Im selben Jahr zeichnete sich auch der erste Women’s March durch mehrschichtige Ausschlüsse von Jüdinnen aus – auch über die bereits zitierten Äußerungen Linda Sarsours hinaus: Zwei der Hauptorganisatorinnen, Tamika Mallory und Carmen Perez, verbreiteten die antisemitische Verschwörungserzählung, dass Juden eine zentrale Rolle in der Ausbeutung von People of Colour spielten und bis heute Geld damit machten, dass überproportional viele Schwarze und Lateinamerikaner_innen in den US-amerikanischen Gefängnissen säßen. Von der jüdischen Feministin Vanessa Wruble forderten sie hierzu eine Positionierung ein. Bei diesen antisemitischen Verschwörungsideologien wird der Umweg über Israel gar nicht mehr benötigt: Der Jude wird dabei als diabolischer Strippenzieher im Hintergrund imaginiert, der das Unheil nicht nur hervorbringt, sondern von ihm profitiert. Gleichzeitig unterhielt Tamika Mallory Kontakt zu Louis Farrakhan, dem Führer der Nation of Islam und nahm im März 2018 an einer Veranstaltung jener Organisation teil.21 Seit Jahrzehnten verbreitet Farrakhan antisemitische Verschwörungserzählungen und sieht etwa die Banken von »jüdischen Blutsaugern« kontrolliert. Eine Distanzierung von ihm blieb dennoch aus, zu wichtig seien seine Verdienste für People of Colour in den USA gewesen. 

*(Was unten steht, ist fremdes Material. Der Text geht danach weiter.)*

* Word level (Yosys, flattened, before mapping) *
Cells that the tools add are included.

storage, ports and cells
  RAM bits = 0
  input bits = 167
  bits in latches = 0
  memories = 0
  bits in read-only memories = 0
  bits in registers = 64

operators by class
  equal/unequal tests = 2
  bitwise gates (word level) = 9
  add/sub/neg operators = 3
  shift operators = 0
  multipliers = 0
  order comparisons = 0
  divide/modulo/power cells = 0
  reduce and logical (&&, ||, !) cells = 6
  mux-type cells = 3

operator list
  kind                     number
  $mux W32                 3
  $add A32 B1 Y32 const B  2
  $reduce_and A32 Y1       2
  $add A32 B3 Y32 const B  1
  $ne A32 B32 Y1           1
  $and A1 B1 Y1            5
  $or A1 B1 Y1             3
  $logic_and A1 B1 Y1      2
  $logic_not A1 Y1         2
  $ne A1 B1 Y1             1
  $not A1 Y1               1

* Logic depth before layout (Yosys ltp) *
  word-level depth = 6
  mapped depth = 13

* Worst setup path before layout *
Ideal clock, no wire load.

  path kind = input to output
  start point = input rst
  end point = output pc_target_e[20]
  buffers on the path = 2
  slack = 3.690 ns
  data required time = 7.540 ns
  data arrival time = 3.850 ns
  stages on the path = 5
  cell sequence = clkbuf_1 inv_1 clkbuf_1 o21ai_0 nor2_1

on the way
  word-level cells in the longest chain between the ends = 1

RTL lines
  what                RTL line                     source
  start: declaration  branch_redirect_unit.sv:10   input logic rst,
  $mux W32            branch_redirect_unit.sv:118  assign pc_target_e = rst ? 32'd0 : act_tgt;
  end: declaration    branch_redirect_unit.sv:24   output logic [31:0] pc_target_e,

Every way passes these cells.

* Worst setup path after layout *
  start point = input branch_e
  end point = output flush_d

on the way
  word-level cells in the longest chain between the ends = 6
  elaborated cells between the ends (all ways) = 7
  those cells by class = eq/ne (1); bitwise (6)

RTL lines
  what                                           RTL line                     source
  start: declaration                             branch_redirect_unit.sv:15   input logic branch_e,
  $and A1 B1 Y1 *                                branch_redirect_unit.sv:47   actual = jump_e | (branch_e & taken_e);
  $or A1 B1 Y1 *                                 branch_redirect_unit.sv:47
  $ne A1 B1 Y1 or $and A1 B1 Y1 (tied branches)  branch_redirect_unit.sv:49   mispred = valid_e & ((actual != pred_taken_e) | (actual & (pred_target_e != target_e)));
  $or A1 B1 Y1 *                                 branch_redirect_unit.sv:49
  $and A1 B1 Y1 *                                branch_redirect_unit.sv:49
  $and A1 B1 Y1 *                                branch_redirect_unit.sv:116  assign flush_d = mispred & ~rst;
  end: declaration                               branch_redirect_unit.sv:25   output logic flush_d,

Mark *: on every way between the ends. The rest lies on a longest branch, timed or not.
<file path="src/rtl/dmem_bus_if.sv">
// Data-memory bus adapter: turns a pipeline load/store into one request/response bus access.
// Latency: at least 3 cycles from request to DONE; each extra cycle of grant or response wait adds one.
// Backpressure: stall holds the pipeline while the access is outstanding; aborts after TIMEOUT cycles.
module dmem_bus_if #(
  parameter int TIMEOUT = 255
) (
  input  logic        clk,
  input  logic        rst,
  input  logic [31:0] address,
  input  logic [31:0] writeData,
  input  logic        read,
  input  logic        write,
  input  logic [3:0]  maskByte,
  output logic [31:0] dataMemOut,
  output logic        stall,
  output logic        busError,
  output logic        bus_req,
  output logic        bus_we,
  output logic [31:0] bus_addr,
  output logic [3:0]  bus_be,
  output logic [31:0] bus_wdata,
  input  logic        bus_gnt,
  input  logic        bus_rvalid,
  input  logic [31:0] bus_rdata
);

  // Counter is wide enough for TIMEOUT but never narrower than 8 bits.
  localparam int CW = ($clog2(TIMEOUT + 1) > 8) ? $clog2(TIMEOUT + 1) : 8;

  typedef enum logic [1:0] {IDLE, REQ, WAIT, DONE} state_t;

  state_t        state, state_nxt;
  logic [CW-1:0] cnt;
  logic [CW-1:0] cnt_inc;
  logic          accept;
  logic          complete;
  logic          abort;
  logic          expired;

  // A store with no byte enables is a misaligned store and never reaches the bus.
  assign accept  = (read | write) & (~write | (maskByte != 4'b0000));
  assign cnt_inc = cnt + 1'b1;
  assign expired = (cnt_inc >= CW'(TIMEOUT));

  // Next-state and stall; a grant without a response wins over the timeout, WAIT then aborts.
  always_comb begin
    state_nxt = state;
    stall     = 1'b0;
    complete  = 1'b0;
    abort     = 1'b0;
    case (state)
      IDLE: begin
        if (accept) begin
          stall     = 1'b1;
          state_nxt = REQ;
        end
      end
      REQ: begin
        stall = 1'b1;
        if (bus_gnt && bus_rvalid) begin
          complete  = 1'b1;
          state_nxt = DONE;
        end else if (bus_gnt) begin
          state_nxt = WAIT;
        end else if (expired) begin
          abort     = 1'b1;
          state_nxt = DONE;
        end
      end
      WAIT: begin
        stall = 1'b1;
        if (bus_rvalid) begin
          complete  = 1'b1;
          state_nxt = DONE;
        end else if (expired) begin
          abort     = 1'b1;
          state_nxt = DONE;
        end
      end
      DONE: state_nxt = IDLE;
      default: state_nxt = IDLE;
    endcase
  end

  // State, counter, latched bus request fields and the returned word.
  always_ff @(posedge clk) begin
    if (rst) begin
      state      <= IDLE;
      cnt        <= '0;
      dataMemOut <= 32'h0;
      busError   <= 1'b0;
      bus_req    <= 1'b0;
      bus_we     <= 1'b0;
      bus_be     <= 4'b0000;
      bus_addr   <= 32'h0;
      bus_wdata  <= 32'h0;
    end else begin
      state    <= state_nxt;
      bus_req  <= (state_nxt == REQ);
      busError <= abort;
      if (state == IDLE) begin
        cnt <= '0;
        if (accept) begin
          bus_we    <= write;
          bus_be    <= write ? maskByte : 4'b1111;
          bus_addr  <= {address[31:2], 2'b00};
          bus_wdata <= writeData << {address[1:0], 3'b000};
        end
      end else if (state == REQ || state == WAIT) begin
        cnt <= cnt_inc;
      end
      if (complete && !bus_we) begin
        dataMemOut <= bus_rdata;
      end else if (abort) begin
        dataMemOut <= 32'h0;
      end
    end
  end

endmodule

</file>
===== config.mk =====
export PLATFORM = sky130hd
export DESIGN_NAME = weakbus_arbiter
export DESIGN_NICKNAME = d
export VERILOG_FILES = /design/src/rtl/weakbus_arbiter.sv
export SDC_FILE = /design/constraint.sdc
export NUM_CORES = 1
export LEC_CHECK = 0
export ABC_AREA = 1
export CORE_AREA = 4 4 117 119
export CTS_BUF_LIST = sky130_fd_sc_hd__clkbuf_2
export CTS_CLUSTER_DIAMETER = 60
export DETAILED_ROUTE_END_ITERATION = 10
export DIE_AREA = 0 0 121 123
export SKIP_CTS_REPAIR_TIMING = 1
export SYNTH_ARGS = -nofsm -noshare
export SYNTH_HDL_FRONTEND = slang
export SYNTH_SLANG_ARGS = --single-unit

===== constraint.sdc =====
create_clock -name clk -period 3.9 [get_ports clk]
set_input_delay 1.17 -clock clk [delete_from_list [all_inputs] [get_ports clk]]
set_output_delay 1.17 -clock clk [all_outputs]
set_load 0.01 [all_outputs]
==> src/rtl/register_bank_sequencer.sv <==
// register_bank_sequencer: serialises rs1/rs2 reads then an rd write onto a single-port registered RegisterBank (req_* in, resp_*/rs*_data out, bank_* to the bank)
module register_bank_sequencer
  import register_bank_sequencer_pkg::*;
(
  input  logic                  clk,
  input  logic                  reset,
  input  logic                  req_valid,
  output logic                  req_ready,
  input  logic [REG_ADDR_W-1:0] rs1,
  input  logic [REG_ADDR_W-1:0] rs2,
  input  logic [REG_ADDR_W-1:0] rd,
  input  logic                  wr_en,
  input  logic [XLEN-1:0]       wr_data,
  output logic                  resp_valid,
  output logic [XLEN-1:0]       rs1_data,
  output logic [XLEN-1:0]       rs2_data,
  output logic [REG_ADDR_W-1:0] bank_regNum,
  output logic [XLEN-1:0]       bank_dataIn,
  output logic                  bank_writeEnable,
  input  logic [XLEN-1:0]       bank_dataOut
);
  seqState_t state, nextState;
  logic [REG_ADDR_W-1:0] rs1Q, rs2Q, rdQ;
  logic wrEnQ;
  logic [XLEN-1:0] wrDataQ;
  always_ff @(posedge clk or posedge reset) begin
    if (reset) begin
      state <= IDLE;
      rs1Q <= '0;
      rs2Q <= '0;
      rdQ <= '0;
      wrEnQ <= 1'b0;
      wrDataQ <= '0;
      rs1_data <= '0;
      rs2_data <= '0;
    end else begin
      state <= nextState;
      if (state == IDLE && req_valid) begin
        rs1Q <= rs1;
        rs2Q <= rs2;
        rdQ <= rd;
        wrEnQ <= wr_en;
        wrDataQ <= wr_data;
      end
      if (state == READ_B) rs1_data <= (rs1Q == '0) ? '0 : bank_dataOut;
      if (state == WRITE) rs2_data <= (rs2Q == '0) ? '0 : bank_dataOut;
    end
  end
  always_comb begin
    nextState = (state == IDLE)   ? (req_valid ? READ_A : IDLE) :
                (state == READ_A) ? READ_B :
                (state == READ_B) ? WRITE :
                (state == WRITE)  ? RESP : IDLE;
    req_ready = (state == IDLE);
    resp_valid = (state == RESP);
    bank_regNum = (state == READ_A) ? rs1Q :
                  (state == READ_B) ? rs2Q :
                  (state == WRITE)  ? rdQ : '0;
    bank_dataIn = (state == WRITE) ? wrDataQ : '0;
    bank_writeEnable = (state == WRITE) && wrEnQ && (rdQ != '0);
  end
endmodule

==> config.mk <==
export PLATFORM = sky130hd
export DESIGN_NAME = register_bank_sequencer
export DESIGN_NICKNAME = d
export VERILOG_FILES = /design/src/rtl/register_bank_sequencer_pkg.sv /design/src/rtl/register_bank_sequencer.sv
export SDC_FILE = /design/constraint.sdc
export NUM_CORES = 1
export LEC_CHECK = 0
export BUFFER_PORTS_ARGS = -buffer_cell sky130_fd_sc_hd__buf_2
export CORE_MARGIN = 10
export CORE_UTILIZATION = 50
export DETAILED_ROUTE_END_ITERATION = 6
export GPL_ROUTABILITY_DRIVEN = 0
export HOLD_SLACK_MARGIN = 0.06
export PLACE_DENSITY = 0.8
export REMOVE_ABC_BUFFERS = 1
export SLEW_MARGIN = 30
export SYNTH_ARGS = -nofsm -noshare
export SYNTH_HDL_FRONTEND = slang
export SYNTH_SLANG_ARGS = --single-unit
==> constraint.sdc <==
create_clock -name clk -period 4.8 [get_ports clk]
set_input_delay 0.96 -clock clk [delete_from_list [all_inputs] [get_ports clk]]
set_output_delay 0.96 -clock clk [all_outputs]
set_load 0.02 [all_outputs]
$ cat src/rtl/ram_arb_pkg.sv
// Shared types and default sizes for the unified-RAM arbiter.
// Latency: n/a (types and constants only).
// Backpressure: n/a.
package ram_arb_pkg;

    localparam int unsigned DEF_TIMEOUT = 255;
    localparam int unsigned DEF_ADDR_W  = 32;
    localparam int unsigned DEF_DATA_W  = 32;

    typedef enum logic [1:0] {
        IDLE,
        ACCESS,
        COMPLETE
    } state_e;

    typedef enum logic {
        OWN_CPU  = 1'b0,
        OWN_FPGA = 1'b1
    } owner_e;

endpackage

$ cat src/rtl/ram_arbiter_if.sv
// One requester's link to the arbiter: request fields in, ack/err/rdata back.
// Latency: wires only.
// Backpressure: req is held with stable fields until the one-cycle ack.
interface ram_arbiter_if
    import ram_arb_pkg::*;
#(
    parameter int ADDR_W = DEF_ADDR_W,
    parameter int DATA_W = DEF_DATA_W
);
    logic              req;
    logic              wen;
    logic [ADDR_W-1:0] addr;
    logic [DATA_W-1:0] wdata;
    logic              ack;
    logic              err;
    logic [DATA_W-1:0] rdata;

    modport master (output req, wen, addr, wdata, input ack, err, rdata);
    modport slave  (input req, wen, addr, wdata, output ack, err, rdata);
endinterface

Die Entsolidarisierungen nach dem 7. Oktober stellen global jedoch eine neue unverzeihbare Dimension der Ausschlüsse und Bedrohungen von Jüdinnen und Israelinnen dar. Während eine islamistische Terrororganisation mit Bodycams sicherstellte, dass die Misshandlung, Vergewaltigung, Verschleppung und Ermordung von Menschen jeden Alters überall auf der Welt zu sehen waren, fiel es feministischen Organisationen, Theoretikerinnen und Aktivistinnen schwer, überhaupt Worte der Empathie im Angesicht systematischer sexueller Gewalt zu formulieren – als gäbe es in diesem Moment auch nur den Hauch eines Zweifels, ob das Geschehene legitim gewesen sei. Für israelische und jüdische Frauen gelten andere Maßstäbe, was der Hashtag #MeTooUnlessUrAJew in allem gebotenen Zynismus zusammenfasst. Das Ausmaß des Schadens, den dieser Bruch feministischer Solidaritätsversprechen hinterlassen hat, ist im Angesicht der noch immer in Gaza festgehaltenen Geiseln und der massiv gestiegenen antisemitischen Bedrohungen weltweit bisher nur zu erahnen.